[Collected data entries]
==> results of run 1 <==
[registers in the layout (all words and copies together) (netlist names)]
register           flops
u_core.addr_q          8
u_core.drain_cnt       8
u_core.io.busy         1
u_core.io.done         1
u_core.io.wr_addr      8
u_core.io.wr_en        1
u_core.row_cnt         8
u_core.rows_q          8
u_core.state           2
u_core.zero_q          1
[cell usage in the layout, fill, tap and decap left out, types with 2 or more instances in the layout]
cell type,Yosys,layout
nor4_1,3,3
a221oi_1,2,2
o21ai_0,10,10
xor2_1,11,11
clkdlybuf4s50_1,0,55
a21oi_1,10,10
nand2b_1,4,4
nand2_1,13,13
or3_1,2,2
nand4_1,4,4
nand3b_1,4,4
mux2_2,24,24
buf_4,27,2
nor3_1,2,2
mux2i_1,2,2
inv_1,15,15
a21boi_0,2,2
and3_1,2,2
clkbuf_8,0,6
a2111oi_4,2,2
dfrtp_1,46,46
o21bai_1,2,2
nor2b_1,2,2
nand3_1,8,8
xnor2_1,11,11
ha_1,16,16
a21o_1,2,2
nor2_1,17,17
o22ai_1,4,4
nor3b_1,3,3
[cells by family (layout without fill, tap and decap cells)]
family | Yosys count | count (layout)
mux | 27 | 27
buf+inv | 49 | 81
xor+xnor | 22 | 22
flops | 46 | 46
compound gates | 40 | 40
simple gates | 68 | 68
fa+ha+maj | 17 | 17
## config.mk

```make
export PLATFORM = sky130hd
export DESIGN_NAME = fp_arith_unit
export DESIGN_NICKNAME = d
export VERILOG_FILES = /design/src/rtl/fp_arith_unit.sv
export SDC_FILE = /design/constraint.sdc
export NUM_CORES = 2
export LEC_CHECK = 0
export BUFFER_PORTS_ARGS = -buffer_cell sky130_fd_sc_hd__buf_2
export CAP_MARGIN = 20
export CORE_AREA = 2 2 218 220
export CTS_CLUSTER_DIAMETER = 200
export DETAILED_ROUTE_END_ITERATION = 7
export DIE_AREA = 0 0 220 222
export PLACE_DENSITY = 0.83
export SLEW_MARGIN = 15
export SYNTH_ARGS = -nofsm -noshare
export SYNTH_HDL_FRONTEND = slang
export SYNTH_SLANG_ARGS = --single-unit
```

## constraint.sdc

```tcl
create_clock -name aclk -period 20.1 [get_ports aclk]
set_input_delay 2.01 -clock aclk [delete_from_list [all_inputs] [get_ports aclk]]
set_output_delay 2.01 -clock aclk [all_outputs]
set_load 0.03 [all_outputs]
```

* * *

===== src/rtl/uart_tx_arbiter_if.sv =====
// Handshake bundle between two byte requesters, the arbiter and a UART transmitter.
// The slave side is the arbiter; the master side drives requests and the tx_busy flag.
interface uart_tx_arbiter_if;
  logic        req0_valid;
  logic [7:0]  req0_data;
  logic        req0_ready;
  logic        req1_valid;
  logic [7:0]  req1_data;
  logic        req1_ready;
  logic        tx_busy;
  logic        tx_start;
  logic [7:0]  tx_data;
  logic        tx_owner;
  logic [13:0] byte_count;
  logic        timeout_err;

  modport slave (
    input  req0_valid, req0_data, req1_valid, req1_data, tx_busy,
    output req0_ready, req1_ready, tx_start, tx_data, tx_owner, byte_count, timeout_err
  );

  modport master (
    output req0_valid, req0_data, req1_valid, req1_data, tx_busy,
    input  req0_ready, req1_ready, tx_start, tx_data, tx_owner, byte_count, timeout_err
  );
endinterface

==

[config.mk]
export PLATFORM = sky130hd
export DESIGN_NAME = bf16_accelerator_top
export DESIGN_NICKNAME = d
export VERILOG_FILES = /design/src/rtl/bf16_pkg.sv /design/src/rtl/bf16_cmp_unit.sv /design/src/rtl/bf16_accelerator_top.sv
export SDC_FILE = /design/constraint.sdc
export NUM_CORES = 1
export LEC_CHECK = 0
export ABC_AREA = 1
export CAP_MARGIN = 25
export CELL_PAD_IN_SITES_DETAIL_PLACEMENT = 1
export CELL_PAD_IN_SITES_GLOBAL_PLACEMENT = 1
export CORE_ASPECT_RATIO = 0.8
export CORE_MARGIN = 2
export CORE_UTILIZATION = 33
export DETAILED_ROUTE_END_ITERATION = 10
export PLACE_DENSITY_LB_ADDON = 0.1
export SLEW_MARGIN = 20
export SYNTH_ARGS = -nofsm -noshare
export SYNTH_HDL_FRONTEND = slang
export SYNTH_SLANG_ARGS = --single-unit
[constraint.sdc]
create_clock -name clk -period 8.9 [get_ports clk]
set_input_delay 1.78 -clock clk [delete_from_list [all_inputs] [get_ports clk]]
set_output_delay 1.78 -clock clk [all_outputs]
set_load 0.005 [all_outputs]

Task item: Wherever the string "gates" occurs in the entries, copy that whole line.

Solution below:
compound gates | 40 | 40
simple gates | 68 | 68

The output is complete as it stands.